But the truth is, we are never done or not done. Because our lifestyle and our faith isn't about us and our ability to have more pregnancies. It never has been, so why should that change now?
We don't try to get pregnant and we don't try not to because we believe that the Lord controls our womb. Surely, having unprotected sex makes you pregnant, right? Well, yes, that's the idea. Because the Lord designed it that way. Adam and Eve were doing that in the Garden. The Lord did not ever hand them a birth control prescription and say "this is the intelligent thing to do." I don't think it was ever God's intention to draw a line between the marital act of intimacy and the natural consequence of pregnancy. Obviously, I do *believe* we will get pregnant by not using protection. I also know, however, that sometimes it doesn't happen that way. I have plenty of close friends who have gone years waiting on another blessing that just never showed up. I don't pretend to know why some wombs are closed, and not every case of barrenness is attributable to the Lord, but I know He is attributable to some.

We are currently praying that God will give us a break long enough for me to heal before another baby.
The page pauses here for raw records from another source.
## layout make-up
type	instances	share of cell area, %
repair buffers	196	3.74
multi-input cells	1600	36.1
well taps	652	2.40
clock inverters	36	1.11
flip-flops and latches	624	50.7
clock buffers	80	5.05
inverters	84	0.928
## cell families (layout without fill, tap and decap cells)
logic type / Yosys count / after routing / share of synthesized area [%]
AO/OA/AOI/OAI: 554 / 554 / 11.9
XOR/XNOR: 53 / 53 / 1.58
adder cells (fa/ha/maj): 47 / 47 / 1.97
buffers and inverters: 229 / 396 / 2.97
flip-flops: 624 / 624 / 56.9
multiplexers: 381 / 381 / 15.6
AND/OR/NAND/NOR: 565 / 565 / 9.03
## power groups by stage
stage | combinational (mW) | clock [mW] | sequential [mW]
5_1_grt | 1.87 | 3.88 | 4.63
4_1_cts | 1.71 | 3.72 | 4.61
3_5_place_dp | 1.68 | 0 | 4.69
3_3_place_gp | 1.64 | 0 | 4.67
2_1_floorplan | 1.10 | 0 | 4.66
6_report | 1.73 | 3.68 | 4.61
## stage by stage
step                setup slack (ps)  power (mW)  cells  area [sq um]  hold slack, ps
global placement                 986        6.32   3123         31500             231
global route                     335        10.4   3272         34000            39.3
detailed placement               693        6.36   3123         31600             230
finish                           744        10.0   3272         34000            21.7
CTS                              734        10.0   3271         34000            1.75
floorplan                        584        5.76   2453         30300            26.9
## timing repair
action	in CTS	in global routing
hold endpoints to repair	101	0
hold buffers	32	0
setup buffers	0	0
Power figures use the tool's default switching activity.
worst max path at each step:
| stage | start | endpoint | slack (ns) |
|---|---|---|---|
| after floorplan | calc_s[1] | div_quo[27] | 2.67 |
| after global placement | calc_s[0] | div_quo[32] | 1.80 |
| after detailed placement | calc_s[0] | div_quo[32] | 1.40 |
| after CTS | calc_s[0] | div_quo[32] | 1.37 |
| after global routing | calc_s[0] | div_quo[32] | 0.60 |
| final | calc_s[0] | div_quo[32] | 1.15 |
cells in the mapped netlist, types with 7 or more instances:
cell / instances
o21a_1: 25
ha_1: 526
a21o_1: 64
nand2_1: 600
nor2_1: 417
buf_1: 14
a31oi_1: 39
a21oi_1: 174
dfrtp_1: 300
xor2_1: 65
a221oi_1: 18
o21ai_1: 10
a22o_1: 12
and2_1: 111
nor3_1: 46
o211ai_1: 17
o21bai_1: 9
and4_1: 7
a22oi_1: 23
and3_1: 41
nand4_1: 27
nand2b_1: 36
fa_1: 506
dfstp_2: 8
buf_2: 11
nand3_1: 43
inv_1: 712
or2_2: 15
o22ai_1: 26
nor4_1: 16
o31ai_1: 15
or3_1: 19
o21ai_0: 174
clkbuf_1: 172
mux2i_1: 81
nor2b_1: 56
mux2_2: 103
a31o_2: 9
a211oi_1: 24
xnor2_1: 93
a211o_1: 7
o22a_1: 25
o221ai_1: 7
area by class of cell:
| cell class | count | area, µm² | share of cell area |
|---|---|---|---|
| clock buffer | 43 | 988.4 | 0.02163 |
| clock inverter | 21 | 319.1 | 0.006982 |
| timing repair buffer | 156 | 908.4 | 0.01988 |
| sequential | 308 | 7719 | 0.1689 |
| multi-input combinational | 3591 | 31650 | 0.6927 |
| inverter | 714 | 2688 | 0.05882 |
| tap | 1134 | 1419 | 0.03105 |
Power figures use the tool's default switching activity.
If it's His will for something else, then we are okay with that. Ultimately though, having a traumatic experience doesn't change anything. We live in faith that God knows our hearts and has preconceived every child He wishes to bless us with - but I will not refuse a blessing and expect Him to give it anyways. Because we really, truly believe every child is a blessing.

This is a podcast about a man who had a vasectomy. It was shared in my Christian Mom Group this morning when a woman was discussing her husband wanting a vasectomy. It made me cry several times - it is just a really beautiful testament to the Lord changing hearts. It's almost 30 minutes long, but I really encourage everyone to listen to it all the way to the end. At one point it really briefly touches on an idea I have tried to convey for a long time, about children being blessings.
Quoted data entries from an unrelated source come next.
[config.mk]
export PLATFORM = sky130hd
export DESIGN_NAME = oams_ctrl_flat
export DESIGN_NICKNAME = d
export VERILOG_FILES = /design/src/oams_pkg.sv /design/src/oams_if.sv /design/src/oams_ctrl.sv /design/src/flat_wrapper.sv
export SDC_FILE = /design/constraint.sdc
export NUM_CORES = 1
export LEC_CHECK = 0
export BUFFER_PORTS_ARGS = -buffer_cell sky130_fd_sc_hd__buf_2
export CORE_MARGIN = 1
export CORE_UTILIZATION = 40
export DETAILED_ROUTE_END_ITERATION = 12
export PLACE_DENSITY = 0.71
export SETUP_SLACK_MARGIN = 0.2
export SLEW_MARGIN = 40
export SYNTH_ARGS = -nofsm -noshare
export SYNTH_HDL_FRONTEND = slang
export SYNTH_SLANG_ARGS = --single-unit
[constraint.sdc]
create_clock -name CLK -period 2.2 [get_ports CLK]
set_input_delay 0.44 -clock CLK [delete_from_list [all_inputs] [get_ports CLK]]
set_output_delay 0.44 -clock CLK [all_outputs]
set_load 0.02 [all_outputs]
[src/oams_pkg.sv]
// Constants, codes and register map shared by the slice and its controller.
// Assumes a single 250 MHz clock and 32-bit software data.
package oams_pkg;

  // ----------------------------------------------------------------
  // Datapath widths
  // ----------------------------------------------------------------
  localparam int FACTOR_W = 18;
  localparam int PRODUCT_W = 36;
  localparam int RESULT_W = 48;
  localparam int SELECTOR_W = 7;
  localparam int SHIFT_DIST = 17;
  localparam int STAGES_NONE = 0;
  localparam int STAGES_ONE = 1;
  localparam int STAGES_TWO = 2;

  // ----------------------------------------------------------------
  // Operation selector fields and codes
  // ----------------------------------------------------------------
  localparam int Z_LSB = 4;
  localparam int Y_LSB = 2;
  localparam int X_LSB = 0;
  localparam logic [2:0] Z_ZERO = 3'h0;
  localparam logic [2:0] Z_CASCADE = 3'h1;
  localparam logic [2:0] Z_RESULT = 3'h2;
  localparam logic [2:0] Z_ADDEND = 3'h3;
  localparam logic [2:0] Z_SHIFTED_CASCADE = 3'h5;
  localparam logic [2:0] Z_SHIFTED_RESULT = 3'h6;
  localparam logic [1:0] XY_ZERO = 2'h0;
  localparam logic [1:0] XY_PRODUCT = 2'h1;
  localparam logic [1:0] X_RESULT = 2'h2;
  localparam logic [1:0] X_CONCAT = 2'h3;
  localparam logic [1:0] Y_ADDEND = 2'h3;
  localparam logic [6:0] SEL_COUNT = 7'h20;
  localparam logic [6:0] SEL_PRELOAD = 7'h30;
  localparam logic [6:0] SEL_ROT_HEAD = 7'h05;
  localparam logic [6:0] SEL_ROT_TAIL = 7'h55;
  localparam logic [17:0] ROT_FACTOR = 18'h00004;

  // ----------------------------------------------------------------
  // Controller register map (byte addresses) and fields
  // ----------------------------------------------------------------
  localparam int ADDR_W = 8;
  localparam int DATA_W = 32;
  localparam logic [7:0] REG_CONTROL = 8'h00;
  localparam logic [7:0] REG_SELECT = 8'h04;
  localparam logic [7:0] REG_FACTOR_A = 8'h08;
  localparam logic [7:0] REG_FACTOR_B = 8'h0c;
  localparam logic [7:0] REG_ADDEND_LO = 8'h10;
  localparam logic [7:0] REG_ADDEND_HI = 8'h14;
  localparam logic [7:0] REG_RESULT_LO = 8'h18;
  localparam logic [7:0] REG_RESULT_HI = 8'h1c;
  localparam logic [7:0] REG_STATUS = 8'h20;
  localparam int CTL_MODE_LSB = 0;
  localparam int CTL_MODE_W = 3;
  localparam int CTL_RUN = 3;
  localparam int CTL_CLEAR = 4;
  localparam int SEL_SUBTRACT = 7;
  localparam int SEL_CARRY = 8;
  localparam int ADDEND_HI_W = 16;

  typedef enum logic [2:0]
  {
    OAMS_MODE_DIRECT = 3'h0,
    OAMS_MODE_COUNT = 3'h1,
    OAMS_MODE_PRELOAD = 3'h2,
    OAMS_MODE_ROT_HEAD = 3'h3,
    OAMS_MODE_ROT_TAIL = 3'h4
  } oams_mode_t;

  typedef enum logic [2:0]
  {
    OAMS_IDLE = 3'h1,
    OAMS_LOAD = 3'h2,
    OAMS_RUN = 3'h4
  } oams_state_t;

endpackage : oams_pkg

[src/oams_if.sv]
// Connection between one arithmetic slice and its controlling logic.
// Assumes both ends share CLK; no clocking here.
interface oams_if;
  import oams_pkg::*;
  logic [FACTOR_W-1:0] factor_a;
  logic [FACTOR_W-1:0] factor_b;
  logic [RESULT_W-1:0] addend;
  logic carry_in;
  logic subtract;
  logic [SELECTOR_W-1:0] operation_selector;
  logic ce_a;
  logic rst_a;
  logic ce_p;
  logic rst_p;
  logic [RESULT_W-1:0] result;

  modport slice_end
  (
    input factor_a, factor_b, addend, carry_in, subtract, operation_selector,
    input ce_a, rst_a, ce_p, rst_p,
    output result
  );

  modport ctrl_end
  (
    output factor_a, factor_b, addend, carry_in, subtract, operation_selector,
    output ce_a, rst_a, ce_p, rst_p,
    input result
  );
endinterface : oams_if

[src/oams_ctrl.sv]
// Controlling logic for one slice: software registers, modes, preload sequence.
// Assumes a plain register port and a slice on the same CLK.
//
// Added by the designer: the strobed register port and the placing of the registers.
module oams_ctrl
(
  input wire logic CLK,
  input wire logic RESET_N,
  oams_if.ctrl_end LINK,
  input wire logic [oams_pkg::ADDR_W-1:0] ADDR,
  input wire logic [oams_pkg::DATA_W-1:0] WDATA,
  input wire logic WRITE,
  input wire logic READ,
  output logic [oams_pkg::DATA_W-1:0] RDATA
);
  import oams_pkg::*;

  // ----------------------------------------------------------------
  // Registers
  // ----------------------------------------------------------------
  oams_mode_t mode;
  logic run;
  logic clear;
  logic [8:0] select;
  logic [FACTOR_W-1:0] factor_a;
  logic [FACTOR_W-1:0] factor_b;
  logic [RESULT_W-1:0] addend;
  oams_state_t state;
  oams_state_t next_state;
  logic [SELECTOR_W-1:0] legal_sel;
  logic ctl_write;

  assign ctl_write = WRITE && (ADDR == REG_CONTROL);

  always_ff @(posedge CLK or negedge RESET_N)
  begin
    if (!RESET_N)
    begin
      mode <= OAMS_MODE_DIRECT;
      run <= 1'b0;
    end
    else if (ctl_write)
    begin
      mode <= oams_mode_t'(WDATA[CTL_MODE_LSB +: CTL_MODE_W]);
      run <= WDATA[CTL_RUN];
    end
  end

  // Clear is a one-cycle pulse on the write
  always_ff @(posedge CLK or negedge RESET_N)
  begin
    if (!RESET_N)
      clear <= 1'b0;
    else
      clear <= ctl_write && WDATA[CTL_CLEAR];
  end

  always_ff @(posedge CLK or negedge RESET_N)
  begin
    if (!RESET_N)
    begin
      select <= '0;
      factor_a <= '0;
      factor_b <= '0;
      addend <= '0;
    end
    else if (WRITE)
    begin
      if (ADDR == REG_SELECT)
        select <= WDATA[8:0];
      if (ADDR == REG_FACTOR_A)
        factor_a <= WDATA[FACTOR_W-1:0];
      if (ADDR == REG_FACTOR_B)
        factor_b <= WDATA[FACTOR_W-1:0];
      if (ADDR == REG_ADDEND_LO)
        addend[DATA_W-1:0] <= WDATA;
      if (ADDR == REG_ADDEND_HI)
        addend[RESULT_W-1:DATA_W] <= WDATA[ADDEND_HI_W-1:0];
    end
  end

  // ----------------------------------------------------------------
  // Sequence: preload takes one cycle, then counting
  // ----------------------------------------------------------------
  always_comb
  begin
    next_state = state;
    unique case (state)
      OAMS_IDLE:
        if (run)
          next_state = (mode == OAMS_MODE_PRELOAD) ? OAMS_LOAD : OAMS_RUN;
      OAMS_LOAD:
        next_state = run ? OAMS_RUN : OAMS_IDLE; // see RULE15
      OAMS_RUN:
        if (!run)
          next_state = OAMS_IDLE;
    endcase
  end

  always_ff @(posedge CLK or negedge RESET_N)
  begin
    if (!RESET_N)
      state <= OAMS_IDLE;
    else
      state <= next_state;
  end

  // Half a product pair is never passed on: both fields or neither
  always_comb
  begin
    legal_sel = select[SELECTOR_W-1:0];
    if (legal_sel[X_LSB +: 2] == XY_PRODUCT || legal_sel[Y_LSB +: 2] == XY_PRODUCT)
    begin
      legal_sel[X_LSB +: 2] = XY_PRODUCT; // see RULE6
      legal_sel[Y_LSB +: 2] = XY_PRODUCT; // see RULE6
    end
  end

  // ----------------------------------------------------------------
  // Drive the slice
  // ----------------------------------------------------------------
  always_comb
  begin
    LINK.factor_a = factor_a;
    LINK.factor_b = factor_b;
    LINK.addend = addend;
    LINK.subtract = select[SEL_SUBTRACT]; // see RULE14
    LINK.carry_in = select[SEL_CARRY];
    LINK.operation_selector = legal_sel;
    unique case (mode)
      OAMS_MODE_COUNT:
      begin
        LINK.carry_in = 1'b1; // see RULE13
        LINK.operation_selector = SEL_COUNT; // see RULE13
      end
      OAMS_MODE_PRELOAD:
      begin
        LINK.carry_in = 1'b1; // see RULE15
        LINK.operation_selector = (state == OAMS_RUN) ? SEL_COUNT : SEL_PRELOAD; // see RULE15
      end
      OAMS_MODE_ROT_HEAD:
      begin
        LINK.factor_a = {1'b0, factor_a[FACTOR_W-1:1]}; // see RULE16
        LINK.factor_b = ROT_FACTOR; // see RULE16
        LINK.subtract = 1'b0;
        LINK.carry_in = 1'b0;
        LINK.operation_selector = SEL_ROT_HEAD;
      end
      OAMS_MODE_ROT_TAIL:
      begin
        LINK.factor_b = ROT_FACTOR; // see RULE16
        LINK.subtract = 1'b0;
        LINK.carry_in = 1'b0;
        LINK.operation_selector = SEL_ROT_TAIL; // see RULE16
      end
      default:
      begin
      end
    endcase
  end

  assign LINK.ce_a = run;
  assign LINK.ce_p = (state != OAMS_IDLE) || clear;
  assign LINK.rst_a = clear;
  assign LINK.rst_p = clear; // see RULE19

  // ----------------------------------------------------------------
  // Read port: data one cycle after the strobe
  // ----------------------------------------------------------------
  always_ff @(posedge CLK or negedge RESET_N)
  begin
    if (!RESET_N)
      RDATA <= '0;
    else if (READ)
    begin
      unique case (ADDR)
        REG_CONTROL: RDATA <= DATA_W'({run, mode});
        REG_SELECT: RDATA <= DATA_W'(select);
        REG_FACTOR_A: RDATA <= DATA_W'(factor_a);
        REG_FACTOR_B: RDATA <= DATA_W'(factor_b);
        REG_ADDEND_LO: RDATA <= addend[DATA_W-1:0];
        REG_ADDEND_HI: RDATA <= DATA_W'(addend[RESULT_W-1:DATA_W]);
        REG_RESULT_LO: RDATA <= LINK.result[DATA_W-1:0];
        REG_RESULT_HI: RDATA <= DATA_W'(LINK.result[RESULT_W-1:DATA_W]);
        REG_STATUS: RDATA <= DATA_W'(state);
        default: RDATA <= '0;
      endcase
    end
    else
      RDATA <= '0;
  end

endmodule : oams_ctrl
Did you listen to it? Cause Jesus knows if you are lying. Also a lot of what I'm saying is probably irrelevant if you didn't.

Because we truly believe that every child is a blessing, we truly believe that the Lord WANTS to bless us this way and we won't prevent that for selfish reasons...and yes, my own fear is a selfish reason.
In all honesty, I'm at the point where I am terrified to get pregnant again. I am afraid something will go wrong, and I'll have to endure more medical trauma or worse - I will die. These fears aren't really all that rational. And to feel this way robs the Lord of his sovereignty over our lives. God could have taken Jericho and I both very easily. He could have taken Josh out of this world 20 years ago. And He didn't. There is nothing I could have done to change the outcome either way. I know as humans we think we are in control but guess what? We just aren't. And while I am here I want to acknowledge that. I want to live as though I trust the Lord with my life, until He calls me home. Our faith in Him controlling the womb CANNOT change just because I'm scared. That's not faith or trust if you stop believing when it becomes difficult!
Four years ago, the Lord dragged me out of bed in the middle of the night to confront me with a truth. He said "Do you really trust me?" I struggle with it, but in general, yes. I trust God with everything. That includes childbearing. Now that I have been confronted I have to always have an answer. I can say whatever I want and make any excuse I want. But it's cut and dry - we either trust or we don't. It is yes or it is no. It's perfectly human to say "yes, I do!" but not live that way. He can see in our hearts that our answer is no, and He can forgive that like any other sin. Personally, I am going to say yes. And I am going to keep saying yes, and despite my struggles I am going to try my hardest to live in a way that reflects my resounding YES, because we believe that we should step back and let the Lord be in control of EVERYTHING. And no matter what just happened to us, that hasn't changed.

Monday, March 30, 2015

Jericho David "Sammich" Huskey

 I don't know for sure that I even announced my most recent pregnancy here on my blog. I'm taking some time out however to tell my birth story. It' a good one! Sort of.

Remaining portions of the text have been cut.